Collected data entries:

--- config.mk ---
export PLATFORM = sky130hd
export DESIGN_NAME = pipe_ctrl_flat
export DESIGN_NICKNAME = d
export VERILOG_FILES = /design/src/rtl/pipe_ctrl_if.sv /design/src/rtl/pipe_ctrl.sv /design/src/flat_wrapper.sv
export SDC_FILE = /design/constraint.sdc
export NUM_CORES = 1
export LEC_CHECK = 0
export CAP_MARGIN = 20
export CORE_ASPECT_RATIO = 0.75
export CORE_UTILIZATION = 41
export DETAILED_ROUTE_END_ITERATION = 8
export HOLD_SLACK_MARGIN = 0.1
export PLACE_DENSITY = 0.83
export SETUP_SLACK_MARGIN = 0.02
export SLEW_MARGIN = 20
export SYNTH_ARGS = -nofsm -noshare
export SYNTH_HDL_FRONTEND = slang
export SYNTH_SLANG_ARGS = --single-unit
--- constraint.sdc ---
create_clock -name clk -period 1.65 [get_ports clk]
set_input_delay 0.165 -clock clk [delete_from_list [all_inputs] [get_ports clk]]
set_output_delay 0.165 -clock clk [all_outputs]
set_load 0.01 [all_outputs]
--- src/rtl/pipe_ctrl_if.sv ---
// pipe_ctrl_if
//   Bundles the pipeline hazard/stall control signals exchanged between the
//   pipeline datapath and the pipe_ctrl hazard unit.
//   Parameters: REG_SELECT (register-select width), CNT_WIDTH (stall-counter width).
//   master: driven by the datapath. It drives the decode/address/memory status
//           inputs (i_*) and receives the stage controls (o_*).
//   slave : used by pipe_ctrl. It receives i_* and drives o_*.
interface pipe_ctrl_if #(
  parameter int REG_SELECT = 5,
  parameter int CNT_WIDTH  = 16
);
  logic [REG_SELECT-1:0] i_dec_reg_a_select;
  logic [REG_SELECT-1:0] i_dec_reg_b_select;
  logic                  i_dec_uses_a;
  logic                  i_dec_uses_b;
  logic [REG_SELECT-1:0] i_a_reg_c_select;
  logic                  i_a_is_load;
  logic                  i_branch_taken;
  logic                  i_mem_req;
  logic                  i_mem_ready;

  logic                  o_pc_enable;
  logic                  o_d_enable;
  logic                  o_d_flush;
  logic                  o_a_enable;
  logic                  o_a_flush;
  logic                  o_m_enable;
  logic                  o_w_enable;
  logic                  o_mem_valid;
  logic                  o_mem_timeout;
  logic [CNT_WIDTH-1:0]  o_stall_count;
  logic [1:0]            o_state;

  modport master (
    output i_dec_reg_a_select, i_dec_reg_b_select, i_dec_uses_a, i_dec_uses_b,
           i_a_reg_c_select, i_a_is_load, i_branch_taken, i_mem_req, i_mem_ready,
    input  o_pc_enable, o_d_enable, o_d_flush, o_a_enable, o_a_flush,
           o_m_enable, o_w_enable, o_mem_valid, o_mem_timeout, o_stall_count, o_state
  );

  modport slave (
    input  i_dec_reg_a_select, i_dec_reg_b_select, i_dec_uses_a, i_dec_uses_b,
           i_a_reg_c_select, i_a_is_load, i_branch_taken, i_mem_req, i_mem_ready,
    output o_pc_enable, o_d_enable, o_d_flush, o_a_enable, o_a_flush,
           o_m_enable, o_w_enable, o_mem_valid, o_mem_timeout, o_stall_count, o_state
  );
endinterface

--- src/rtl/pipe_ctrl.sv ---
// pipe_ctrl
//   Hazard and stall controller for a D/A/M/W pipeline. It resolves memory
//   stalls, taken branches and load-use hazards into per-stage enable/flush
//   controls. It also tracks memory waits with a timeout that latches a
//   terminal FAULT, and counts PC-stall cycles with a saturating counter.
//   Ports:
//     clk - rising-edge clock
//     rst - asynchronous reset, active-low
//     bus - pipe_ctrl_if.slave
//           i_* : decode/address/memory status
//           o_* : stage enables/flushes, memory strobe, timeout flag,
//                 stall count and FSM state (RUN=0, WAIT=1, FAULT=2)
module pipe_ctrl #(
  parameter int REG_SELECT  = 5,
  parameter int MEM_TIMEOUT = 255,
  parameter int CNT_WIDTH   = 16
) (
  input  logic        clk,
  input  logic        rst,
  pipe_ctrl_if.slave  bus
);

  localparam int WAIT_W = (MEM_TIMEOUT < 2) ? 1 : $clog2(MEM_TIMEOUT + 1);
  localparam logic [WAIT_W-1:0]     WAIT_LIMIT = WAIT_W'(MEM_TIMEOUT);
  localparam logic [REG_SELECT-1:0] REG_ZERO   = '0;

  typedef enum logic [1:0] {
    ST_RUN   = 2'd0,
    ST_WAIT  = 2'd1,
    ST_FAULT = 2'd2
  } state_e;

  state_e               state_q, state_d;
  logic [WAIT_W-1:0]    wait_cnt_q, wait_cnt_d;
  logic                 timeout_q, timeout_d;
  logic [CNT_WIDTH-1:0] stall_cnt_q, stall_cnt_d;

  logic lu_hazard;
  logic mem_stall;
  logic pc_en, d_en, d_fl, a_en, a_fl, m_en, w_en, mem_valid;

  always_ff @(posedge clk or negedge rst) begin
    if (!rst) begin
      state_q     <= ST_RUN;
      wait_cnt_q  <= '0;
      timeout_q   <= 1'b0;
      stall_cnt_q <= '0;
    end else begin
      state_q     <= state_d;
      wait_cnt_q  <= wait_cnt_d;
      timeout_q   <= timeout_d;
      stall_cnt_q <= stall_cnt_d;
    end
  end

  always_comb begin
    state_d     = state_q;
    wait_cnt_d  = wait_cnt_q;
    timeout_d   = timeout_q;
    stall_cnt_d = stall_cnt_q;
    mem_stall   = 1'b0;
    mem_valid   = 1'b0;
    pc_en       = 1'b0;
    d_en        = 1'b0;
    d_fl        = 1'b0;
    a_en        = 1'b0;
    a_fl        = 1'b0;
    m_en        = 1'b0;
    w_en        = 1'b0;

    // Register 0 is hardwired, so a load targeting it can never feed a hazard.
    lu_hazard = bus.i_a_is_load && (bus.i_a_reg_c_select != REG_ZERO) &&
                ((bus.i_dec_uses_a && (bus.i_dec_reg_a_select == bus.i_a_reg_c_select)) ||
                 (bus.i_dec_uses_b && (bus.i_dec_reg_b_select == bus.i_a_reg_c_select)));

    case (state_q)
      ST_RUN: begin
        mem_valid = bus.i_mem_req;
        mem_stall = bus.i_mem_req && !bus.i_mem_ready;
        if (mem_stall) begin
          state_d    = ST_WAIT;
          wait_cnt_d = WAIT_W'(1);
        end
      end
      ST_WAIT: begin
        // Ready releases the pipe in the same cycle it arrives, and it beats
        // the timeout when both coincide.
        mem_valid = 1'b1;
        mem_stall = !bus.i_mem_ready;
        if (bus.i_mem_ready) begin
          state_d    = ST_RUN;
          wait_cnt_d = '0;
        end else if (wait_cnt_q == WAIT_LIMIT) begin
          state_d   = ST_FAULT;
          timeout_d = 1'b1;
        end else begin
          wait_cnt_d = wait_cnt_q + WAIT_W'(1);
        end
      end
      default: begin
        state_d = state_q;
      end
    endcase

    // A memory stall freezes every stage. Branch and load-use are only acted
    // on once the pipe moves again, so they are simply re-evaluated then.
    if (state_q != ST_FAULT && !mem_stall) begin
      if (bus.i_branch_taken) begin
        pc_en = 1'b1; d_en = 1'b0; d_fl = 1'b1;
        a_en  = 1'b1; a_fl = 1'b1; m_en = 1'b1; w_en = 1'b1;
      end else if (lu_hazard) begin
        pc_en = 1'b0; d_en = 1'b0; d_fl = 1'b0;
        a_en  = 1'b1; a_fl = 1'b1; m_en = 1'b1; w_en = 1'b1;
      end else begin
        pc_en = 1'b1; d_en = 1'b1; d_fl = 1'b0;
        a_en  = 1'b1; a_fl = 1'b0; m_en = 1'b1; w_en = 1'b1;
      end
    end

    if (state_q != ST_FAULT && !pc_en && (stall_cnt_q != '1)) begin
      stall_cnt_d = stall_cnt_q + CNT_WIDTH'(1);
    end

    // Outputs are combinational, so they must be forced quiet while reset is held.
    if (!rst) begin
      mem_valid = 1'b0;
      pc_en = 1'b0; d_en = 1'b0; d_fl = 1'b0;
      a_en  = 1'b0; a_fl = 1'b0; m_en = 1'b0; w_en = 1'b0;
    end
  end

  assign bus.o_pc_enable   = pc_en;
  assign bus.o_d_enable    = d_en;
  assign bus.o_d_flush     = d_fl;
  assign bus.o_a_enable    = a_en;
  assign bus.o_a_flush     = a_fl;
  assign bus.o_m_enable    = m_en;
  assign bus.o_w_enable    = w_en;
  assign bus.o_mem_valid   = mem_valid;
  assign bus.o_mem_timeout = timeout_q;
  assign bus.o_stall_count = stall_cnt_q;
  assign bus.o_state       = state_q;

endmodule

--- src/flat_wrapper.sv ---
// flat-port wrapper written by rule: the top's interface ports become plain ports
module pipe_ctrl_flat 
#(
  parameter int REG_SELECT  = 5,
  parameter int MEM_TIMEOUT = 255,
  parameter int CNT_WIDTH   = 16
)
  (clk, rst, bus_i_dec_reg_a_select, bus_i_dec_reg_b_select, bus_i_dec_uses_a, bus_i_dec_uses_b, bus_i_a_reg_c_select, bus_i_a_is_load, bus_i_branch_taken, bus_i_mem_req, bus_i_mem_ready, bus_o_pc_enable, bus_o_d_enable, bus_o_d_flush, bus_o_a_enable, bus_o_a_flush, bus_o_m_enable, bus_o_w_enable, bus_o_mem_valid, bus_o_mem_timeout, bus_o_stall_count, bus_o_state);
  pipe_ctrl_if #(.REG_SELECT(REG_SELECT), .CNT_WIDTH(CNT_WIDTH)) bus_i ();
  input  logic clk;
  input  logic rst;
  input wire logic [$bits(bus_i.i_dec_reg_a_select)-1:0] bus_i_dec_reg_a_select;
  input wire logic [$bits(bus_i.i_dec_reg_b_select)-1:0] bus_i_dec_reg_b_select;
  input wire logic [$bits(bus_i.i_dec_uses_a)-1:0] bus_i_dec_uses_a;
  input wire logic [$bits(bus_i.i_dec_uses_b)-1:0] bus_i_dec_uses_b;
  input wire logic [$bits(bus_i.i_a_reg_c_select)-1:0] bus_i_a_reg_c_select;
  input wire logic [$bits(bus_i.i_a_is_load)-1:0] bus_i_a_is_load;
  input wire logic [$bits(bus_i.i_branch_taken)-1:0] bus_i_branch_taken;
  input wire logic [$bits(bus_i.i_mem_req)-1:0] bus_i_mem_req;
  input wire logic [$bits(bus_i.i_mem_ready)-1:0] bus_i_mem_ready;
  output wire logic [$bits(bus_i.o_pc_enable)-1:0] bus_o_pc_enable;
  output wire logic [$bits(bus_i.o_d_enable)-1:0] bus_o_d_enable;
  output wire logic [$bits(bus_i.o_d_flush)-1:0] bus_o_d_flush;
  output wire logic [$bits(bus_i.o_a_enable)-1:0] bus_o_a_enable;
  output wire logic [$bits(bus_i.o_a_flush)-1:0] bus_o_a_flush;
  output wire logic [$bits(bus_i.o_m_enable)-1:0] bus_o_m_enable;
  output wire logic [$bits(bus_i.o_w_enable)-1:0] bus_o_w_enable;
  output wire logic [$bits(bus_i.o_mem_valid)-1:0] bus_o_mem_valid;
  output wire logic [$bits(bus_i.o_mem_timeout)-1:0] bus_o_mem_timeout;
  output wire logic [$bits(bus_i.o_stall_count)-1:0] bus_o_stall_count;
  output wire logic [$bits(bus_i.o_state)-1:0] bus_o_state;
  assign bus_i.i_dec_reg_a_select = bus_i_dec_reg_a_select;
  assign bus_i.i_dec_reg_b_select = bus_i_dec_reg_b_select;
  assign bus_i.i_dec_uses_a = bus_i_dec_uses_a;
  assign bus_i.i_dec_uses_b = bus_i_dec_uses_b;
  assign bus_i.i_a_reg_c_select = bus_i_a_reg_c_select;
  assign bus_i.i_a_is_load = bus_i_a_is_load;
  assign bus_i.i_branch_taken = bus_i_branch_taken;
  assign bus_i.i_mem_req = bus_i_mem_req;
  assign bus_i.i_mem_ready = bus_i_mem_ready;
  assign bus_o_pc_enable = bus_i.o_pc_enable;
  assign bus_o_d_enable = bus_i.o_d_enable;
  assign bus_o_d_flush = bus_i.o_d_flush;
  assign bus_o_a_enable = bus_i.o_a_enable;
  assign bus_o_a_flush = bus_i.o_a_flush;
  assign bus_o_m_enable = bus_i.o_m_enable;
  assign bus_o_w_enable = bus_i.o_w_enable;
  assign bus_o_mem_valid = bus_i.o_mem_valid;
  assign bus_o_mem_timeout = bus_i.o_mem_timeout;
  assign bus_o_stall_count = bus_i.o_stall_count;
  assign bus_o_state = bus_i.o_state;
  pipe_ctrl #(.REG_SELECT(REG_SELECT), .MEM_TIMEOUT(MEM_TIMEOUT), .CNT_WIDTH(CNT_WIDTH)) u_core (.clk(clk), .rst(rst), .bus(bus_i));
endmodule
# Word level (Yosys, flattened, before mapping)
# Index checks and enable logic that the tools add are counted.
# totals
reg_bits,27
output_inout_bits,27
# op_classes
n_reduce_logical,18
bitwise_logic,1
n_addsub,2
n_mux,27
eq_ne,9
# ops
op,n
$mux 8,3
$mux 1,17
$add 16x1->16 const B,1
$ne 16x16->1 const B,1
$pmux 8 s2,1
$eq 5x5->1,2
$reduce_and 3->1,3
$add 8x1->8 const B,1
$eq 8x8->1 const B,1
$logic_and 1x1->1,8
$mux 2,3
$reduce_bool 5->1,1
$pmux 1 s2,2
$pmux 2 s2,1
$logic_not 1->1,3
$ne 3x2->1 const B,1
$ne 3x3->1 const B,1
$eq 2x1->1 const B,1
$logic_not 2->1,1
$ne 2x1->1 const B,1
$ne 2x2->1 const B,1
$reduce_bool 2->1,1
$logic_or 1x1->1,1
$not 1->1,1

# Longest topological paths before layout
# logic_depth
word_depth,10
depth_mapped,8
depth_no_buf,7

# Worst setup path after synthesis
# OpenSTA, ideal clock, no wires.
# synth_path
kind,register to register
from,"register u_core.state_q[1], in the netlist u_core.bus.o_state[1]"
to,"register u_core.stall_cnt_q[8], in the netlist u_core.bus.o_stall_count[8]"
arrival_ns,1.672
path_buffers,2
t_required_ns,1.524
synth_period_minus_slack_ns,1.798
path_slack_ns,-0.148
path_stages_with_launch,8
path_cell_list,dfrtp_1 clkbuf_1 or3_1 a31oi_1 a21o_4 buf_8 nand4_1 xnor2_1
# synth_via
elab_chain_cells,8
# synth_rtl
item,line_no,text
from (decl),pipe_ctrl.sv:33,"state_e state_q, state_d;"
from (signal assigned),pipe_ctrl.sv:49,state_q <= state_d;
$eq 2x1->1 or $logic_not 2->1 (tied branches),pipe_ctrl.sv:76,case (state_q)
$pmux 1 s2,pipe_ctrl.sv:76,
$logic_not 1->1,pipe_ctrl.sv:107,if (state_q != ST_FAULT && !mem_stall) begin
$logic_and 1x1->1,pipe_ctrl.sv:107,
$mux 1,pipe_ctrl.sv:107,
$logic_not 1->1,pipe_ctrl.sv:120,if (state_q != ST_FAULT && !pc_en && (stall_cnt_q != '1)) begin
$logic_and 1x1->1 (*) (2 in series),pipe_ctrl.sv:120,
to (signal assigned),pipe_ctrl.sv:52,stall_cnt_q <= stall_cnt_d;
to (decl),pipe_ctrl.sv:36,"logic [CNT_WIDTH-1:0] stall_cnt_q, stall_cnt_d;"
# Mark *: on every way between the ends. The rest lies on a longest branch, timed or not.
# A chain may end at the register's enable or synchronous reset.

# Worst setup path in the final report
# layout_path
from,input bus_i_mem_req
to,output bus_o_d_enable
# layout_via
elab_chain_cells,6
# layout_rtl
item,line_no,text
from (decl),flat_wrapper.sv:19,input wire logic [$bits(bus_i.i_mem_req)-1:0] bus_i_mem_req;
$logic_and 1x1->1,pipe_ctrl.sv:79,mem_stall = bus.i_mem_req && !bus.i_mem_ready;
$pmux 1 s2,pipe_ctrl.sv:76,
$logic_not 1->1,pipe_ctrl.sv:107,
$logic_and 1x1->1,pipe_ctrl.sv:107,
$mux 1,pipe_ctrl.sv:107,
$mux 1,pipe_ctrl.sv:125,if (!rst) begin
to (decl),flat_wrapper.sv:22,output wire logic [$bits(bus_i.o_d_enable)-1:0] bus_o_d_enable;
# No other way between the ends.

==> results_tabular.tex <==
\begin{tabular}{lr}
\hline
Metric & Value \\
\hline
\multicolumn{2}{l}{\textbf{Status}} \\
\quad Status & finished, violations left \\
\quad Failing checks & setup timing \\
\multicolumn{2}{l}{\textbf{Final layout}} \\
\quad Fraction of layout instances using a drive strength above 1 & 37.12\% \\
\quad Most frequent standard cell in the layout excluding fill and tap cells & sky130\_fd\_sc\_hd\_\_buf\_4 \\
\quad Antenna diodes & 0 \\
\quad Total non-filler cell area in the finished layout & 2606 sq um \\
\quad Area occupied by multi-input gates & 940.9 sq um \\
\quad Most frequent cells in the layout & sky130\_fd\_sc\_hd\_\_buf\_4 (51), sky130\_fd\_sc\_hd\_\_dfrtp\_1 (26), sky130\_fd\_sc\_hd\_\_clkdlybuf4s50\_1 (25), sky130\_fd\_sc\_hd\_\_xnor2\_1 (22), sky130\_fd\_sc\_hd\_\_nor2\_1 (15) \\
\quad Final Core Density & 71.65\% \\
\quad Synthesis-to-layout area growth & 67.18\% \\
\quad Sequential cell area & 676.9 sq um \\
\quad Number of nets in the layout & 290 \\
\quad Fill cells & 288 \\
\multicolumn{2}{l}{\textbf{STA}} \\
\quad Transition at the pin with the smallest max-transition slack & 0.3368 ns \\
\quad Hold violation count in the final report & 0 \\
\quad Count of final setup violators & 9 \\
\quad Setup total negative slack & -0.3266 ns \\
\quad Slew Limit Fails & 0 \\
\quad Min Clock Period, post-route & 1.726 ns \\
\quad Headroom to the max-slew limit & 77.37\% \\
\quad Final worst-path setup slack & -0.07633 ns \\
\quad Achievable clock frequency & 579.3 MHz \\
\quad Clock tree skew after final layout & 0.003526 ns \\
\quad Unrepaired setup endpoints after global routing & yes \\
\quad Period utilisation layout & 104.6\% \\
\multicolumn{2}{l}{\textbf{Worst setup path}} \\
\quad Worst path arrival time & 1.56 ns \\
\quad Critical path type & input port to output pin \\
\quad Critical path fanouts, max & 3 \\
\quad Worst Setup End Kind & output pin \\
\quad Data required time of the critical path & 1.48 ns \\
\quad Startpoint class of the critical path & input port \\
\multicolumn{2}{l}{\textbf{Global routing}} \\
\quad Wire length of the first global-routing pass & 6423 um \\
\quad Maximum number of pins on one net before global-route repair & 28 \\
\quad Number of global-route vias before repair & 1520 \\
\quad Antenna violations before repair & 0 \\
\quad Total global routing track utilization & 20.50\% \\
\quad Global route total overflow & 0 \\
\multicolumn{2}{l}{\textbf{Power and ir drop}} \\
\quad Peak ir drop on the vdd network & 510.9 uV \\
\quad Total power of the final layout & 2.012 mW \\
\quad Power density of the placed cells & 771.9 nW/um\^{}2 \\
\quad Lkg Pwr & 1.211 nW \\
\multicolumn{2}{l}{\textbf{Worst hold path}} \\
\quad Type of the tightest min-delay check & input port to asynchronous set/reset pin \\
\multicolumn{2}{l}{\textbf{Logic synthesis}} \\
\quad Leading area contributor after synthesis & sky130\_fd\_sc\_hd\_\_dfrtp\_1 \\
\quad Area share of the leading cell type in the synthesized netlist & 43.34\% \\
\quad Yosys warns & 0 \\
\quad Post-synthesis average cell area & 9.683 sq um \\
\quad Mapped cell area & 1559 sq um \\
\quad Post-synthesis cell type count & 35 \\
\quad Sequential element share of the synthesized area & 43.34\% \\
\quad Seq cells post-synth & 27 \\
\quad Post-Syn Instances & 161 \\
\quad Leading post-synthesis cells by cell area & sky130\_fd\_sc\_hd\_\_dfrtp\_1 (43\%), sky130\_fd\_sc\_hd\_\_xnor2\_1 (13\%), sky130\_fd\_sc\_hd\_\_nand4\_1 (4.4\%) \\
\quad Synthesized net count & 186 \\
\multicolumn{2}{l}{\textbf{Clocking}} \\
\quad Cts hold-fix bufs & 0 \\
\quad H-Tree Depth & 1 \\
\quad Number of buffers on the longest clock path & 2 \\
\quad Clock tree from TritonCTS & done \\
\quad Number of CTS-inserted buffers & 3 \\
\quad Clock-pin transition on the worst setup and hold timing paths & 0.09 ns \\
\quad Cell chosen for the clock root & sky130\_fd\_sc\_hd\_\_clkbuf\_8 \\
\quad Num Clock Sinks & 27 \\
\quad Clock latency on the worst-skew pair & 0.27 ns \\
\multicolumn{2}{l}{\textbf{Die}} \\
\quad Standard-cell rows & 19 \\
\quad Top-Level Pins & 50 \\
\quad Vertical die dimension & 55.40 um \\
\quad Die Footprint & 4056 sq um \\
\quad Die X-Extent & 73.21 um \\
\quad Starting density of the core & 42.86\% \\
\quad Core area & 3637 sq um \\
\multicolumn{2}{l}{\textbf{Detailed routing}} \\
\quad Antenna viol nets, final & 0 \\
\quad Detailed-route DRC error count & 0 \\
\quad Via count & 1554 \\
\quad DRT Pass-1 Iters & 4 \\
\quad Routed WL & 4056 um \\
\quad Via density & 4.918 \\
\quad Wire per inst & 12.84 um \\
\quad Initial drt markers & 46 \\
\multicolumn{2}{l}{\textbf{Flow run}} \\
\quad Max-Cap Viols & 0 \\
\multicolumn{2}{l}{\textbf{Placement}} \\
\quad GP Congestion & 0.8252 \\
\quad DPL Wire Length & 2973 um \\
\quad Placed cell area & 2430 sq um \\
\quad Buffers added on ports & 49 \\
\hline
\end{tabular}
[power by group]
part	switching, mW	internal [mW]	leakage (nW)	total, mW
Combinational	0.345	0.479	0.831	0.824
Sequential	0.0656	0.748	0.354	0.813
Clock	0.205	0.169	0.0255	0.375
Total	0.616	1.40	1.21	2.01
[registers in the layout, indices dropped and copies added (netlist names)]
signal,flops
u_core.bus.o_stall_count,16
u_core.bus.o_mem_timeout,1
u_core.bus.o_state,2
u_core.wait_cnt_q,8
[layout make-up]
class                   instances  share of cell area (%)
repair buffers                103                   32.36
clock buffers                   3                   1.584
clock inverters                 1                  0.1920
well taps                      52                   2.496
flip-flops and latches         27                   25.97
multi-input cells             121                   36.10
inverters                       9                   1.296
[critical path: stages]
cell,delay (ns)
sky130_fd_sc_hd__clkdlybuf4s50_1,0.50
sky130_fd_sc_hd__nor2_1,0.07
sky130_fd_sc_hd__or3_4,0.39
sky130_fd_sc_hd__nand3_2,0.10
sky130_fd_sc_hd__inv_2,0.04
sky130_fd_sc_hd__and3_1,0.15
sky130_fd_sc_hd__buf_2,0.14
[cells by family (layout without fill, tap and decap cells)]
family / after synthesis / in the layout / share of synthesized area, %
flip-flops: 27 / 27 / 43.34
AND/OR/NAND/NOR: 71 / 71 / 25.44
buffers and inverters: 13 / 116 / 4.333
AO/OA/AOI/OAI: 16 / 16 / 7.062
XOR/XNOR: 30 / 30 / 16.85
multiplexers: 2 / 2 / 1.364
adder cells (fa/ha/maj): 2 / 2 / 1.605
[worst paths after layout]
kind	end	depth (start not counted)	slack, ns	from
worst min-delay path	u_core.bus.o_stall_count[13]	3	0.47	rst
worst max register to register	u_core.bus.o_stall_count[1]	5	-0.05	u_core.bus.o_stall_count[9]
min in group clk	u_core.bus.o_mem_timeout	1	0.47	u_core.bus.o_mem_timeout
worst max-delay path	bus_o_d_enable	7	-0.08	bus_i_mem_req
max in group asynchronous	u_core.bus.o_stall_count[6]	3	0.91	rst
worst min register to register	u_core.bus.o_mem_timeout	1	0.47	u_core.bus.o_mem_timeout
[synth_stat cells]
cell type,count
sky130_fd_sc_hd__dfrtp_1,27
sky130_fd_sc_hd__xnor2_1,24
sky130_fd_sc_hd__nor2_1,16
sky130_fd_sc_hd__nand3_1,12
sky130_fd_sc_hd__nand4_1,11
sky130_fd_sc_hd__nand2_1,10
sky130_fd_sc_hd__inv_1,9
sky130_fd_sc_hd__and3_1,6
sky130_fd_sc_hd__xor2_1,6
sky130_fd_sc_hd__a21oi_1,4
sky130_fd_sc_hd__o21ai_0,4
sky130_fd_sc_hd__nor3b_1,3
sky130_fd_sc_hd__a31oi_1,2
sky130_fd_sc_hd__and2_1,2
sky130_fd_sc_hd__buf_4,2
sky130_fd_sc_hd__ha_1,2
sky130_fd_sc_hd__nor3_1,2
sky130_fd_sc_hd__o22ai_1,2
sky130_fd_sc_hd__a21o_1,1
sky130_fd_sc_hd__a21o_4,1
sky130_fd_sc_hd__buf_8,1
sky130_fd_sc_hd__clkbuf_1,1
sky130_fd_sc_hd__mux2_2,1
sky130_fd_sc_hd__mux2i_1,1
sky130_fd_sc_hd__nand2b_1,1
sky130_fd_sc_hd__nand3_2,1
sky130_fd_sc_hd__nand3b_1,1
sky130_fd_sc_hd__nor3_2,1
sky130_fd_sc_hd__nor4_4,1
sky130_fd_sc_hd__nor4b_1,1
sky130_fd_sc_hd__o2111ai_2,1
sky130_fd_sc_hd__o211ai_1,1
sky130_fd_sc_hd__or2_2,1
sky130_fd_sc_hd__or3_1,1
sky130_fd_sc_hd__or4_4,1
[per-stage QoR]
stage	instances	setup slack (ns)	hold slack [ns]
4_1_cts	313	-0.05560	0.4683
5_1_grt	316	-0.1384	0.4950
3_3_place_gp	300	-0.7052	0.4385
3_5_place_dp	300	-0.7815	0.4638
2_1_floorplan	161	-0.07612	-0.1306
6_report	316	-0.07633	0.4694
[per-layer routing]
metal | global-route usage [%] | routed length, um
met3 | 4.015 | 286
met4 | 5.882 | 49
met5 | 0 | 0
met1 | 25.30 | 1785
met2 | 35.98 | 1934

WORK TASK »
From the records above, transcribe exactly the run of lines that opens with the line holding "count & 186 \\" and closes with the line holding "3637 sq um \\", both included.

FINISHED EXERCISE »
\quad Synthesized net count & 186 \\
\multicolumn{2}{l}{\textbf{Clocking}} \\
\quad Cts hold-fix bufs & 0 \\
\quad H-Tree Depth & 1 \\
\quad Number of buffers on the longest clock path & 2 \\
\quad Clock tree from TritonCTS & done \\
\quad Number of CTS-inserted buffers & 3 \\
\quad Clock-pin transition on the worst setup and hold timing paths & 0.09 ns \\
\quad Cell chosen for the clock root & sky130\_fd\_sc\_hd\_\_clkbuf\_8 \\
\quad Num Clock Sinks & 27 \\
\quad Clock latency on the worst-skew pair & 0.27 ns \\
\multicolumn{2}{l}{\textbf{Die}} \\
\quad Standard-cell rows & 19 \\
\quad Top-Level Pins & 50 \\
\quad Vertical die dimension & 55.40 um \\
\quad Die Footprint & 4056 sq um \\
\quad Die X-Extent & 73.21 um \\
\quad Starting density of the core & 42.86\% \\
\quad Core area & 3637 sq um \\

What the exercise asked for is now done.